二、粥は二度に分けて食べ、最後の二匙を残す。
三、文字は二度書き、二枚の紙に重ねて署す。
「一度で終えぬ。二度でようやく拍が整う」
俺たちは規を試した。
村人が「粥が」と言い、裂け目が「……い」と返す。
次に再び「粥が」と言えば、裂け目が「……いい」と続ける。
「粥がいい」
二度の言葉が繋がり、ひとつの声になった。
5. 二重の粥
粥を炊き、器に盛る。
最初の半分を食べ、残りを十拍待つ。
次の半分を口にすると、味は変わらず、むしろ二度目の方が深い旨みを持っていた。
「……二度で完成する味だ」ロナが目を細める。
「粥がい……」俺が言い、裂け目が「……い」と返す。
もう一度「粥が」と言えば、「……いい」と続く。
「粥がいい」
二度目の声で、粥の温かさが胸に強く残った。
6. 荒野の盟
席に短く刻む。
荒野の盟
一、名は二度呼び、昼と夜で異なる輪郭を持つ。
二、粥は二度に分けて食し、最後の二匙を残す。
三、文字は二度書き、重ねて署す。
四、裂けることを恐れず、二度をもって一度とする。
署名は二枚の紙に記し、重ねて座に置いた。
7. 王都と紅月の適応
王都の官は帳簿を二部作成した。
一度目は昼に書き、二度目は夜に重ねる。
二重に記された数字は誤りなく、むしろ強固な記録となった。
紅月の祈祷師は祈りを二度唱えた。
昼は始めの節、夜は結びの節。
二度に分けられた祈りは、裂け目を渡り、ひとつの光となった。
8. 偽の一度
夜、裂け目の向こうから「一度で足りる」と叫ぶ声がした。
村の若者がそれを信じ、一度だけ名を呼んだ。
だが返りは途切れ、名は半分で消えた。
若者は混乱し、裂け目に引き寄せられた。
俺たちは急ぎ二度目の名を呼んだ。
「アリ……」
裂け目が「……ス」と返す。
「アリス」
名が繋がり、若者は救われた。
「一度で足りぬ。

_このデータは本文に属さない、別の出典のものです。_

$ cat src/rtl/state_dump_engine.sv
// Freezes the MIPS core on a trigger and streams every word of each enabled channel out.
// Latency: one word per 2 cycles (RD_LAT=0) or 3 cycles (RD_LAT=1) at full rate.
// Backpressure: output held while out.valid && !out.ready; the walk stalls, nothing dropped.
// Ports: clock/reset (sync, active-high); start, trig_cyc, ch_en trigger a dump;
//        freeze holds the core; rd_addr/rd_data are the shared debug read bus;
//        out is the tagged word stream; done/ack close the dump; cycles counts run time.
module state_dump_engine
  import dbg_pkg::*;
#(
  parameter int                       DATA_W  = 32,
  parameter int                       ADDR_W  = 10,
  parameter int                       NUM_CH  = 3,
  parameter logic [NUM_CH*ADDR_W-1:0] CH_LAST = DEF_CH_LAST,
  parameter int                       RD_LAT  = 0,
  parameter int                       CNT_W   = 16
) (
  input  logic                     clock,
  input  logic                     reset,
  input  logic                     start,
  input  logic [CNT_W-1:0]         trig_cyc,
  input  logic [NUM_CH-1:0]        ch_en,
  output logic                     freeze,
  output logic [ADDR_W-1:0]        rd_addr,
  input  logic [NUM_CH*DATA_W-1:0] rd_data,
  state_dump_engine_if.master      out,
  output logic                     done,
  input  logic                     ack,
  output logic [CNT_W-1:0]         cycles
);

  localparam int CH_W = ch_w(NUM_CH);

  for (genvar g = 0; g < NUM_CH; g++) begin : g_last_chk
    if (int'(CH_LAST[g*ADDR_W +: ADDR_W]) > (2**ADDR_W) - 1) begin : g_bad
      $error("state_dump_engine: CH_LAST of a channel exceeds the address range");
    end
  end
  if (RD_LAT != 0 && RD_LAT != 1) begin : g_lat_chk
    $error("state_dump_engine: RD_LAT must be 0 or 1");
  end

  dump_state_t         state_q, state_d;
  logic [NUM_CH-1:0]   en_q;
  logic [CH_W-1:0]     ch_q;
  logic [ADDR_W-1:0]   rd_addr_q;
  logic                wait_q;
  logic [CNT_W-1:0]    cycles_q;
  logic                freeze_q, done_q;
  logic                valid_q, last_q;
  logic [DATA_W-1:0]   data_q;
  logic [CH_W-1:0]     och_q;
  logic [ADDR_W-1:0]   oaddr_q;

  logic                trigger;
  logic [CH_W:0]       sel_from;
  logic [CH_W-1:0]     sel_idx;
  logic                sel_none;
  logic [ADDR_W-1:0]   cur_last;
  logic                at_end;
  logic [DATA_W-1:0]   rd_word;
  logic                read_go;
  logic                accept;

  assign trigger  = start || ((trig_cyc != '0) && (cycles_q == trig_cyc));
  // In SEL the search includes the current channel; elsewhere it looks past it,
  // which tells READ whether this is the final channel and SEND where to go next.
  assign sel_from = (state_q == SEL) ? {1'b0, ch_q} : ({1'b0, ch_q} + 1'b1);
  assign cur_last = CH_LAST[ch_q*ADDR_W +: ADDR_W];
  assign at_end   = (rd_addr_q == cur_last);
  assign rd_word  = rd_data[ch_q*DATA_W +: DATA_W];
  // A registered channel needs one extra cycle after rd_addr settles.
  assign read_go  = (RD_LAT == 0) || wait_q;
  assign accept   = valid_q && out.ready;

  dump_ch_select #(
    .NUM_CH (NUM_CH),
    .CH_W   (CH_W)
  ) u_sel (
    .en   (en_q),
    .from (sel_from),
    .idx  (sel_idx),
    .none (sel_none)
  );

  always_ff @(posedge clock) begin
    if (reset) state_q <= IDLE;
    else       state_q <= state_d;
  end

  always_comb begin
    state_d = state_q;
    case (state_q)
      IDLE: if (trigger) state_d = (ch_en == '0) ? DONE : SEL;
      SEL:  state_d = READ;
      READ: if (read_go) state_d = SEND;
      SEND: begin
        if (accept) begin
          if (!at_end)       state_d = READ;
          else if (sel_none) state_d = DONE;
          else               state_d = SEL;
        end
      end
      DONE: if (ack) state_d = IDLE;
      default: state_d = IDLE;
    endcase
  end

  always_ff @(posedge clock) begin
    if (reset) begin
      en_q      <= '0;
      ch_q      <= '0;
      rd_addr_q <= '0;
      wait_q    <= 1'b0;
      cycles_q  <= '0;
      freeze_q  <= 1'b0;
      done_q    <= 1'b0;
      valid_q   <= 1'b0;
      last_q    <= 1'b0;
      data_q    <= '0;
      och_q     <= '0;
      oaddr_q   <= '0;
    end else begin
      freeze_q <= (state_d != IDLE);
      done_q   <= (state_d == DONE);
      // Only a running core counts; the trigger cycle itself is already frozen time.
      if (state_q == IDLE && !trigger && cycles_q != '1) cycles_q <= cycles_q + 1'b1;
      case (state_q)
        IDLE: begin
          if (trigger) begin
            en_q <= ch_en;
            ch_q <= CH_W'(CH_REGS);
          end
        end
        SEL: begin
          ch_q      <= sel_idx;
          rd_addr_q <= '0;
          wait_q    <= 1'b0;
        end
        READ: begin
          if (!read_go) begin
            wait_q <= 1'b1;
          end else begin
            wait_q  <= 1'b0;
            valid_q <= 1'b1;
            data_q  <= rd_word;
            och_q   <= ch_q;
            oaddr_q <= rd_addr_q;
            last_q  <= at_end && sel_none;
          end
        end
        SEND: begin
          if (accept) begin
            valid_q <= 1'b0;
            last_q  <= 1'b0;
            if (!at_end)        rd_addr_q <= rd_addr_q + 1'b1;
            else if (!sel_none) ch_q      <= sel_idx;
          end
        end
        default: ;
      endcase
    end
  end

  assign freeze    = freeze_q;
  assign done      = done_q;
  assign cycles    = cycles_q;
  assign rd_addr   = rd_addr_q;
  assign out.valid = valid_q;
  assign out.data  = data_q;
  assign out.ch    = och_q;
  assign out.addr  = oaddr_q;
  assign out.last  = last_q;

endmodule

二度でこそ救いがある」
9. 荒野の祠
裂け目の中央に、石で組まれた祠があった。
扉は二枚重なり、片方だけを開けると中は空。
二枚同時に開くと、中には古い粥椀が二つ並んでいた。
ひとつは欠け、ひとつは無傷。
「二度のうち一度は欠ける。だがもう一度で補われる」
俺たちは粥を二つの椀に盛り、半分ずつ残した。
祠は唸り、裂け目が一瞬だけ閉じた。
その隙間から「粥がいい」という声が響いた。
10. 砦への返歌
砦に戻ると、湧き水の拍は一度打ち、遅れてもう一度打った。
色鈴も二度鳴り、最後にひとつの音に重なった。
「二度でひとつ……」カサンドラが記した。
「粥がいい」
二度の声が重なり、確かな温かさを残した。
11. 次の拍
世界樹の枝葉が、一度揺れ、次にもう一度揺れた。
「南東の谷……二度どころか、幾度も重なる拍が待つ土地だ」
ロナが粉袋を握りしめた。「多重の返し……粥で耐えられるだろうか」
俺は椀を両手で持ち、二度に分けて飲む。
味は重なり、心に深く響いた。
粥がいい。
二度を越えて、一度に戻る言葉だった。